■ Work instruction ■
Start at the line below containing "CELL_PAD_IN_SITES_DETAIL_PLACEMENT = 0" and stop at the line containing "CORE_UTILIZATION = 63". Repeat every line of that stretch exactly, and nothing outside it.

[Stored data]
+ + + +

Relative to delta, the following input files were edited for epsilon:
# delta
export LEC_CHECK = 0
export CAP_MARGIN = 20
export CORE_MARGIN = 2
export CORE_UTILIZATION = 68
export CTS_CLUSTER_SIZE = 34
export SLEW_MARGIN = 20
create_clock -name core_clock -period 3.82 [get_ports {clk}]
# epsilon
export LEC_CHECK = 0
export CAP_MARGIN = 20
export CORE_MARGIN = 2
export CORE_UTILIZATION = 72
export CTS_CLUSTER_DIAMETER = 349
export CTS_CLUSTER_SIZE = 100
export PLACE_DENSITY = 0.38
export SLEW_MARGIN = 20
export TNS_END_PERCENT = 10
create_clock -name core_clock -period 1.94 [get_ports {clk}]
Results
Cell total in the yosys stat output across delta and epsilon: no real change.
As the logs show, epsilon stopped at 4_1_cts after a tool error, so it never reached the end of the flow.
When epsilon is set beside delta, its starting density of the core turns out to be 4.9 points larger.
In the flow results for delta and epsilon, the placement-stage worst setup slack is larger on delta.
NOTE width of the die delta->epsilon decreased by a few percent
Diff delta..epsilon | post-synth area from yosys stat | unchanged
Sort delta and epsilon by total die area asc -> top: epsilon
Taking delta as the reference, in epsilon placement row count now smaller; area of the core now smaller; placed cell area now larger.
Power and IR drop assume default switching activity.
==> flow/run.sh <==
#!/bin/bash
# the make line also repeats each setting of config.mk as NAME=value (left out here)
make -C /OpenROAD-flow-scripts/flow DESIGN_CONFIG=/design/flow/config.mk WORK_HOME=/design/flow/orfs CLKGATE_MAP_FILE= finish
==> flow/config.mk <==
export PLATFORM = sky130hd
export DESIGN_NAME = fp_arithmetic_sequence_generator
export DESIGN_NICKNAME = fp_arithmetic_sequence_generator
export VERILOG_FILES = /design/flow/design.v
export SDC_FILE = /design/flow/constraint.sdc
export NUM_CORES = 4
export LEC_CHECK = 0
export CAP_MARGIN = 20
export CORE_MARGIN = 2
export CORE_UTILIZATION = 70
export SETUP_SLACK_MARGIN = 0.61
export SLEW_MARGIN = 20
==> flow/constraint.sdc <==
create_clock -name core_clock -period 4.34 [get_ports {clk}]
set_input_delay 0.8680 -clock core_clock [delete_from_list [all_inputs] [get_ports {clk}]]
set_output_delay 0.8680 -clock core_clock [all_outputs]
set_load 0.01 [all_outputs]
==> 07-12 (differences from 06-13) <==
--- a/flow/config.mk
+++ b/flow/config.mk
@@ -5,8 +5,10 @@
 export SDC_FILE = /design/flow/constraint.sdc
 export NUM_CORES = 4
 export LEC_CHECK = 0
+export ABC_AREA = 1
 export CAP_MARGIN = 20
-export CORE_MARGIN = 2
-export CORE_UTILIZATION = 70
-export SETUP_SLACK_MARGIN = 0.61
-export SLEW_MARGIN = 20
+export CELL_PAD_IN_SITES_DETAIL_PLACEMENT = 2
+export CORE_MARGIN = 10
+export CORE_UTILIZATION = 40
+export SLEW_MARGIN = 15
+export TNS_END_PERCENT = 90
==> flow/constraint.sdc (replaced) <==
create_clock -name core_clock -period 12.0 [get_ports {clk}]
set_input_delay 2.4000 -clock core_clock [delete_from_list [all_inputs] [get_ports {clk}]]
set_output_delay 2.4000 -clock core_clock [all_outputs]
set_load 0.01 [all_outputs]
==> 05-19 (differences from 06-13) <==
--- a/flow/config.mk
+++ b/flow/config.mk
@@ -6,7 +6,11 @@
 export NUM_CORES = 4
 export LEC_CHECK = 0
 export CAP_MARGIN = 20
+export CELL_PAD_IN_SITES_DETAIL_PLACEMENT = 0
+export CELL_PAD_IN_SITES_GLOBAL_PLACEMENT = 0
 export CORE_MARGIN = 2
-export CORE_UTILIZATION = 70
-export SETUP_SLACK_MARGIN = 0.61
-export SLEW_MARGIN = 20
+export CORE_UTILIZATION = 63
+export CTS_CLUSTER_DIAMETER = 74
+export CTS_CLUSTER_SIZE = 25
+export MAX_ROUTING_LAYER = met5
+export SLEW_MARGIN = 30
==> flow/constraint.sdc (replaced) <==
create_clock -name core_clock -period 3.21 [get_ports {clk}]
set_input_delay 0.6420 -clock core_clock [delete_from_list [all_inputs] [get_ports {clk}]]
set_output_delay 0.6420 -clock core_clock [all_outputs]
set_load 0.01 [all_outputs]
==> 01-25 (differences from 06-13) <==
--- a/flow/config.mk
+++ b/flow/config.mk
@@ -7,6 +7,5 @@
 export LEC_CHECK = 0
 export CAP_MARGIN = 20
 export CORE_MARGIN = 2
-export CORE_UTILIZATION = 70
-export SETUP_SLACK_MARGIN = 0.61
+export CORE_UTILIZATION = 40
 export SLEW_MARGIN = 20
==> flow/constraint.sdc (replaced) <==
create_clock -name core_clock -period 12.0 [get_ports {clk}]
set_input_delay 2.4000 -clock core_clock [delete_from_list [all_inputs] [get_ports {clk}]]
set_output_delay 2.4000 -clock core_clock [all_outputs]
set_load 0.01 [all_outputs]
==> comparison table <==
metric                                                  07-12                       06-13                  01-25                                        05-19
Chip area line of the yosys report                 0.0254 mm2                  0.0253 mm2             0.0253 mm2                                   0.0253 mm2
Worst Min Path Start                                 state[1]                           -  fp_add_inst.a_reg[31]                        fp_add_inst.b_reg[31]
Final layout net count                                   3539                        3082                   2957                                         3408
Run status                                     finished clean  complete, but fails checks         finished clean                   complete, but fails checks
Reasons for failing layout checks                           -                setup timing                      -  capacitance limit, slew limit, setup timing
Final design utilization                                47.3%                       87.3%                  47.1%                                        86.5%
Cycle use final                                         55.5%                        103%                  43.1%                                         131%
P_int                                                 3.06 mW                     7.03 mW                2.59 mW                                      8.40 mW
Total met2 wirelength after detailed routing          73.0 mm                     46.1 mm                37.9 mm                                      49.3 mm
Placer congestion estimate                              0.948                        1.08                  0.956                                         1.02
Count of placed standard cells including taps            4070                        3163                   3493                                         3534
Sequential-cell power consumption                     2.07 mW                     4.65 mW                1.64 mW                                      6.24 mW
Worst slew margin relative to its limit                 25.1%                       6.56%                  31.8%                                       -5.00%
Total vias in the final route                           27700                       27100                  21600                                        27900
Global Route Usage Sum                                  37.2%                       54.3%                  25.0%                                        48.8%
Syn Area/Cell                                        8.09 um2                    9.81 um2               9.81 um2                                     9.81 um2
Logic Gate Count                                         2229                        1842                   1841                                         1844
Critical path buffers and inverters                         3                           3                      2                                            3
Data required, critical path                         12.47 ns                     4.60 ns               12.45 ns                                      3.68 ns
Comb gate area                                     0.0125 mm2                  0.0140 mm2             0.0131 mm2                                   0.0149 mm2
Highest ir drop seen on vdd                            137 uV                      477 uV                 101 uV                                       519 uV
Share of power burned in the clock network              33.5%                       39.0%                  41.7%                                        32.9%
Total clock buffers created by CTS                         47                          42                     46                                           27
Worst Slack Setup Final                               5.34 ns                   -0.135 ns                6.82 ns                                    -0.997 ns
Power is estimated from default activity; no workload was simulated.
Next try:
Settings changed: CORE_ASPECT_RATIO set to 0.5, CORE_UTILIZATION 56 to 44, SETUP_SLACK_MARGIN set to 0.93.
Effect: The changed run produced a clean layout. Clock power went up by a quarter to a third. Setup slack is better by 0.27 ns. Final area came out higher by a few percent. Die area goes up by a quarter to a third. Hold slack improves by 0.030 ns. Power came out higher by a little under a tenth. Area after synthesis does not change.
Setup of run A:
// ARM
module ARM(
	input clk, rst,
	output [32 - 1:0] imem_addr,
	input [32 - 1:0] imem_data,
	output [32 - 1:0] dmem_addr,
	output [32 - 1:0] dmem_wdata,
	output dmem_read,
	output dmem_write,
	input [32 - 1:0] dmem_rdata,
	input dmem_ready
);
	wire frwrd_mode = 1'b1;  
	wire freeze, branch_taken, flush;
	wire[32 - 1:0] 	PC_IF, PC_IF_Reg,
								PC_ID, PC_ID_Reg,
								PC_EXE, PC_EXE_Reg,
								PC_MEM, PC_MEM_Reg,
								PC_WB;
	wire [3:0] actual_status_register_out; 
	wire[32 - 1:0] 	Instruction_IF, Instruction_IF_Reg;
	wire hazard;
	assign freeze = hazard;
	wire branch_taken_ID_Reg;
	assign flush = branch_taken_ID_Reg;
	wire branch_taken_EXE;
	assign branch_taken_EXE = branch_taken_ID_Reg;
	wire [32 - 1 : 0] branch_address_EXE;
	wire freeze_MEM;  
	IF_Stage IF_Stage(
		.clk(clk), 
		.rst(rst),
		.freeze(freeze | freeze_MEM), 
		.branch_taken(branch_taken_EXE),
		.branch_addr(branch_address_EXE),
		.PC(PC_IF),
		.instruction(Instruction_IF),
		.imem_addr(imem_addr),
		.imem_data(imem_data)
	);
	IF_Stage_Reg IF_Stage_Reg(
		.clk(clk), 
		.rst(rst),
		.freeze(freeze | freeze_MEM), 
		.flush(flush),
		.PC_in(PC_IF), 
		.instruction_in(Instruction_IF),
        .PC(PC_IF_Reg), 
		.instruction(Instruction_IF_Reg)
	);
	wire mem_read_ID, mem_read_ID_Reg;
	wire mem_write_ID, mem_write_ID_Reg;
	wire wb_enable_ID, wb_enable_ID_Reg;
	wire [4 - 1:0] execute_command_ID, execute_command_ID_Reg;
	wire branch_taken_ID; 
	wire status_write_enable_ID, status_write_enable_ID_Reg;
	wire [32 - 1:0] reg_file_1_ID, reg_file_1_ID_Reg;
	wire [32 - 1:0] reg_file_2_ID, reg_file_2_ID_Reg;
	wire immediate_ID, immediate_ID_Reg;
	wire [23:0] signed_immediate_ID, signed_immediate_ID_Reg;
	wire [12 - 1:0] shift_operand_ID, shift_operand_ID_Reg;
  ...
Size in the first run: ~900 flip-flops, ~0.059 mm^2 of cells after synthesis.
Settings: LEC_CHECK=0, CAP_MARGIN=20, CORE_MARGIN=2, CORE_UTILIZATION=58, SLEW_MARGIN=20, TNS_END_PERCENT=5; clock period 13.4 ns.
run.sh (not shown) runs the stock make flow with config.mk's settings and CLKGATE_MAP_FILE=.
Finished, but not clean: run A, with setup timing.
== run A ==
==> flow/design.v <==
module tpumac
 #(parameter BITS_AB=8,
   parameter BITS_C=16)
  (
   input clk, rst_n, WrEn, en,
   input signed [BITS_AB-1:0] Ain,
   input signed [BITS_AB-1:0] Bin,
   input signed [BITS_C-1:0] Cin,
   output reg signed [BITS_AB-1:0] Aout,
   output reg signed [BITS_AB-1:0] Bout,
   output reg signed [BITS_C-1:0] Cout
  );
  reg signed [BITS_C-1:0] Mult;
  reg [BITS_C-1:0] Adder, CMux;
  assign Mult = Ain * Bin;
  assign Adder = Mult + Cout;
  assign CMux = WrEn ? Cin : Adder;
  always@(posedge clk, negedge rst_n) begin
	if (!rst_n) begin
		Aout <= '0;
		Bout <= '0;
		Cout <= '0;
	end
	else if (en) begin
		Aout <= Ain;
		Bout <= Bin;
		Cout <= CMux;
	end
  end
endmodule
==> flow/config.mk <==
export PLATFORM = sky130hd
export DESIGN_NAME = tpumac
export DESIGN_NICKNAME = tpumac
export VERILOG_FILES = /design/flow/design.v
export SDC_FILE = /design/flow/constraint.sdc
export NUM_CORES = 4
export LEC_CHECK = 0
export ABC_AREA = 1
export CAP_MARGIN = 20
export CORE_MARGIN = 2
export CORE_UTILIZATION = 72
export CTS_CLUSTER_SIZE = 10
export SETUP_SLACK_MARGIN = 0.5
export SLEW_MARGIN = 20
==> flow/constraint.sdc <==
create_clock -name core_clock -period 1.79 [get_ports {clk}]
set_input_delay 0.3580 -clock core_clock [delete_from_list [all_inputs] [get_ports {clk}]]
set_output_delay 0.3580 -clock core_clock [all_outputs]
set_load 0.01 [all_outputs]
run.sh (not shown) runs the stock make flow with config.mk's settings and CLKGATE_MAP_FILE=.
Tool error DPL-0033 stopped run A during 3_5_place_dp; no final results.
#### Input delta (run B over run A)
Settings: changing SETUP_SLACK_MARGIN from 0.5 to -0.41; removing ABC_AREA (formerly 1); removing CTS_CLUSTER_SIZE (formerly 10); setting PLACE_DENSITY_LB_ADDON to 0.24 for the first time; changing the clock period (ns, I/O delays scaled along) from 1.79 to 4.46.
- Post-synthesis share of cell area spent on xor and xnor gates: run B and run A compared, lower one is run A
- Diff run A -> run B: synthesized-area fraction occupied by ao, oa, aoi and oai cells increased 1.0 points, netlist area before placement decreased about 6.4%.
- Run B: it failed with a tool error in 4_1_cts, so there are no final results.
- Looking at summed standard-cell area reported by yosys, run B sits about 6.4% lower than run A does.
Input-level comparison between run C and run B:
Settings: PLACE_DENSITY_LB_ADDON: 0.24 -> unset; SETUP_SLACK_MARGIN: -0.41 -> unset; CORE_UTILIZATION: 72 -> 40; the clock period (ns, I/O delays scaled along): 4.46 -> 5.09.
==> comparison <==
Run C has completed all stages; timing, DRC and antenna checks passed.
Flow for run B halted at 4_1_cts, error code DPL-0038.
Run B → run C: die area +4900 µm²; horizontal die dimension +about 32%; initial standard-cell utilization of the core -34 points; synthesized cell count ~0 delta.
The pre-CTS worst setup slack in run C sits 0.68 ns above the value recorded for run B.
Diff run B -> run C: post-synth area from yosys stat now sits at about the same level; area of the core now sits higher.

* * *

// tpumac: RTL as listed in full above, without the edits since
==> flow/config.mk <==
export PLATFORM = sky130hd
export DESIGN_NAME = tpumac
export DESIGN_NICKNAME = tpumac
export VERILOG_FILES = /design/flow/design.v
export SDC_FILE = /design/flow/constraint.sdc
export NUM_CORES = 4
export LEC_CHECK = 0
export ABC_AREA = 1
export CAP_MARGIN = 20
export CORE_MARGIN = 5
export CORE_UTILIZATION = 40
export CTS_CLUSTER_SIZE = 75
export GPL_ROUTABILITY_DRIVEN = 0
export MIN_ROUTING_LAYER = met2
export SLEW_MARGIN = 20
export TNS_END_PERCENT = 65
==> flow/constraint.sdc <==
create_clock -name core_clock -period 5.2 [get_ports {clk}]
set_input_delay 1.0400 -clock core_clock [delete_from_list [all_inputs] [get_ports {clk}]]
set_output_delay 1.0400 -clock core_clock [all_outputs]
set_load 0.01 [all_outputs]
Next try:
- ABC_AREA: 1 -> default
- CORE_MARGIN: 5 -> 2
- CORE_UTILIZATION: 40 -> 62
- CTS_CLUSTER_SIZE: 75 -> default
- GPL_ROUTABILITY_DRIVEN: 0 -> default
- MIN_ROUTING_LAYER: met2 -> default
- PLACE_DENSITY_LB_ADDON: default -> 0.12
- SETUP_SLACK_MARGIN: default -> -0.26
- TNS_END_PERCENT: 65 -> default
What happened: With this change the flow finished but fails on negative setup slack. Cell area shrinks by roughly a tenth. Die size shrinks by well over a third. Core utilization grows by 28 points. Clock-buffer cell count grows by 2. Routed wire length shrinks by a quarter to a third. Setup slack loses 300 ps. Synthesized cell count shrinks by a quarter to a third. Hold slack gains 32 ps. First-iteration DRC count shrinks by well over a third. Synthesized area shrinks by a few percent.

* * *

Starts from the design.v that is shown in full above.
Settings: LEC_CHECK=0, ABC_AREA=1, CAP_MARGIN=20, CELL_PAD_IN_SITES_GLOBAL_PLACEMENT=1, CORE_ASPECT_RATIO=0.52, CORE_MARGIN=10, CORE_UTILIZATION=40, CTS_CLUSTER_DIAMETER=124, CTS_CLUSTER_SIZE=34, GPL_ROUTABILITY_DRIVEN=1, HOLD_SLACK_MARGIN=0.19, PLACE_DENSITY_LB_ADDON=0.12, SLEW_MARGIN=20, TNS_END_PERCENT=60; clock period 6.01 ns.
==> next run, changes <==
ABC_AREA = unset   (was 1)
CELL_PAD_IN_SITES_GLOBAL_PLACEMENT = unset   (was 1)
CORE_ASPECT_RATIO = unset   (was 0.52)
CORE_MARGIN = 2   (was 10)
CTS_CLUSTER_DIAMETER = unset   (was 124)
CTS_CLUSTER_SIZE = unset   (was 34)
GPL_ROUTABILITY_DRIVEN = unset   (was 1)
HOLD_SLACK_MARGIN = unset   (was 0.19)
PLACE_DENSITY = 0.95   (was unset)
PLACE_DENSITY_LB_ADDON = unset   (was 0.12)
SETUP_SLACK_MARGIN = -0.26   (was unset)
TNS_END_PERCENT = 10   (was 60)
clock period = 5.2 ns   (was 6.01 ns; I/O delays follow)
Outcome: This time the run completed, yet does not pass: setup timing. Hold slack gains 0.040 ns. Design area fell by 3.2%. Count of clock-buffer cells in the layout stays the same. Global-route usage climbs by 4.2 points. Clock skew increases by 0.0039 ns. Die size shrinks by 30%. Wire length decreases by 13%.
==> delta <==
==> flow/design.v <==
 `timescale 1ns / 1ps
module calc_logic(
   input clk,
   input rst,
   input [4:0] keycode,
   input newkey,
   output [15:0] Xdisplay,
   output LED_NEG_digit,
   output LED_OVW
   );
   localparam[4:0] KEY_CE = 5'b01100,
                   KEY_CA = 5'b00100,
                   KEY_MULTI = 5'b01001,
                   KEY_SUB = 5'b01010,
                   KEY_ADD = 5'b01011,
                   KEY_SQR = 5'b00001,
                   KEY_CH_SIGN = 5'b00010,
                   KEY_EQUALS = 5'b00011;
   reg signed [17:0] X, nextX, Y, nextY, ANS;
   reg [1:0] OP, nextOP;
   wire ADD = (OP == KEY_ADD [1:0]);
   wire SUB = (OP == KEY_SUB [1:0]);
   wire MULTI = (OP == KEY_MULTI [1:0]);        
   wire OP_T2 = (newkey && (keycode[4:2] == 3'b010) );
   wire CA = (newkey && (keycode == KEY_CA) );             
   wire CE = (newkey && (keycode == KEY_CE) );
   wire digit = (newkey && (keycode[4] == 1'b1) );
   wire EQUALS = (newkey && (keycode == KEY_EQUALS) );
   wire SQR = (newkey && (keycode == KEY_SQR) );
   wire CH_SIGN = (newkey && (keycode == KEY_CH_SIGN) );
   wire [6:0] CONTROL = {CE, CA, OP_T2, digit, EQUALS, SQR, CH_SIGN};  
   wire signed [17:0] ANS_ADD, ANS_MULTI, ANS_SUB, ANS_SQR, ANS_CH_SIGN;
   assign ANS_ADD = X+Y;
   assign ANS_SUB = Y-X;
   assign ANS_MULTI = X*Y;
   assign ANS_SQR = X*X;
   assign ANS_CH_SIGN = X*-1;  
   assign LED_OVW = X[16]; 
   assign Xdisplay = X[15:0];
   assign LED_NEG_digit = X[17];  
   always @ (ADD, MULTI, SUB, ANS_ADD, ANS_MULTI, ANS_SUB, X)
       case({ADD, SUB, MULTI})
           3'b100: ANS = ANS_ADD;
           3'b010: ANS = ANS_SUB;
           3'b001: ANS = ANS_MULTI;
           default: ANS = X;
       endcase   
   always @ (CONTROL, X, keycode, ANS, ANS_SQR, ANS_CH_SIGN)
       casez(CONTROL)
           7'b1000000: nextX = 18'b0;
           7'b?1?????: nextX = 18'b0;
           7'b0010000: nextX = 18'b0;
           7'b0001000: nextX = {X[12:0], keycode[3:0]};  
           7'b0000100: nextX = ANS;
           7'b0000010: nextX = ANS_SQR;
           7'b0000001: nextX = ANS_CH_SIGN;
           default: nextX = X;
       endcase
   always @ (posedge clk or posedge rst)
   begin
       if(rst) X <= 18'b0;
       else X <= nextX;
   end
   always @ (OP_T2, CA, Y, X)
       case({OP_T2, CA})
           2'b00: nextY = Y;
           2'b10: nextY = X;
           default: nextY = 18'b0;
       endcase
   always @ (posedge clk or posedge rst)
     begin
         if(rst) Y <= 18'b0;
         else Y <= nextY;
     end
   always @ (OP_T2, CA, keycode, OP)
       case({OP_T2, CA})
           2'b00: nextOP = OP;
           2'b10: nextOP = keycode[1:0];
           default: nextOP = 2'b0;
       endcase
   always @ (posedge clk or posedge rst)
     begin
         if(rst) OP <= 2'b0;
         else OP <= nextOP;
     end
   endmodule
==> flow/run.sh <==
#!/bin/bash
# the make line also repeats each setting of config.mk as NAME=value (left out here)
make -C /OpenROAD-flow-scripts/flow DESIGN_CONFIG=/design/flow/config.mk WORK_HOME=/design/flow/orfs CLKGATE_MAP_FILE= finish
==> flow/config.mk <==
export PLATFORM = sky130hd
export DESIGN_NAME = calc_logic
export DESIGN_NICKNAME = calc_logic
export VERILOG_FILES = /design/flow/design.v
export SDC_FILE = /design/flow/constraint.sdc
export NUM_CORES = 4
export LEC_CHECK = 0
export ABC_AREA = 1
export CAP_MARGIN = 20
export CORE_MARGIN = 2
export CORE_UTILIZATION = 72
export CTS_CLUSTER_DIAMETER = 216
export CTS_CLUSTER_SIZE = 99
export PLACE_DENSITY_LB_ADDON = 0.04
export SETUP_SLACK_MARGIN = 1.31
export SLEW_MARGIN = 20
export TNS_END_PERCENT = 15
==> flow/constraint.sdc <==
create_clock -name core_clock -period 4.52 [get_ports {clk}]
set_input_delay 0.9040 -clock core_clock [delete_from_list [all_inputs] [get_ports {clk}]]
set_output_delay 0.9040 -clock core_clock [all_outputs]
set_load 0.01 [all_outputs]
==> lagoon (differences from delta) <==
- ABC_AREA: 1 -> 0
- CTS_CLUSTER_DIAMETER: 216 -> 364
- CTS_CLUSTER_SIZE: 99 -> 95
- PLACE_DENSITY: default -> 0.41
- PLACE_DENSITY_LB_ADDON: 0.04 -> default
- SETUP_SLACK_MARGIN: 1.31 -> 1.56
- TNS_END_PERCENT: 15 -> default
==> flow/constraint.sdc (replaced) <==
create_clock -name core_clock -period 5.79 [get_ports {clk}]
set_input_delay 1.1580 -clock core_clock [delete_from_list [all_inputs] [get_ports {clk}]]
set_output_delay 1.1580 -clock core_clock [all_outputs]
set_load 0.01 [all_outputs]
==> quartz (differences from delta) <==
- ABC_AREA: 1 -> default
- CTS_CLUSTER_DIAMETER: 216 -> default
- CTS_CLUSTER_SIZE: 99 -> default
- PLACE_DENSITY_LB_ADDON: 0.04 -> 0.0
- SETUP_SLACK_MARGIN: 1.31 -> default
- TNS_END_PERCENT: 15 -> default
==> flow/constraint.sdc (replaced) <==
create_clock -name core_clock -period 5.53 [get_ports {clk}]
set_input_delay 1.1060 -clock core_clock [delete_from_list [all_inputs] [get_ports {clk}]]
set_output_delay 1.1060 -clock core_clock [all_outputs]
set_load 0.01 [all_outputs]
==> results <==
delta failed in global routing. lagoon completed, yet does not pass: setup timing. quartz reached the layout checks and failed them: setup timing.
Between quartz and lagoon, the lower routed wire length is in quartz (gap 0.24%, measured against lagoon).
In quartz the first-iteration DRC count is higher than in lagoon, by 8.7%.
Of quartz and lagoon, quartz has the higher total power (gap 8.5%, measured against lagoon).
In quartz the worst hold slack is lower than in lagoon, by 0.012 ns.
Power and IR drop assume default switching activity.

+ + + +

■ Response for this exercise ■
+export CELL_PAD_IN_SITES_DETAIL_PLACEMENT = 0
+export CELL_PAD_IN_SITES_GLOBAL_PLACEMENT = 0
 export CORE_MARGIN = 2
-export CORE_UTILIZATION = 70
-export SETUP_SLACK_MARGIN = 0.61
-export SLEW_MARGIN = 20
+export CORE_UTILIZATION = 63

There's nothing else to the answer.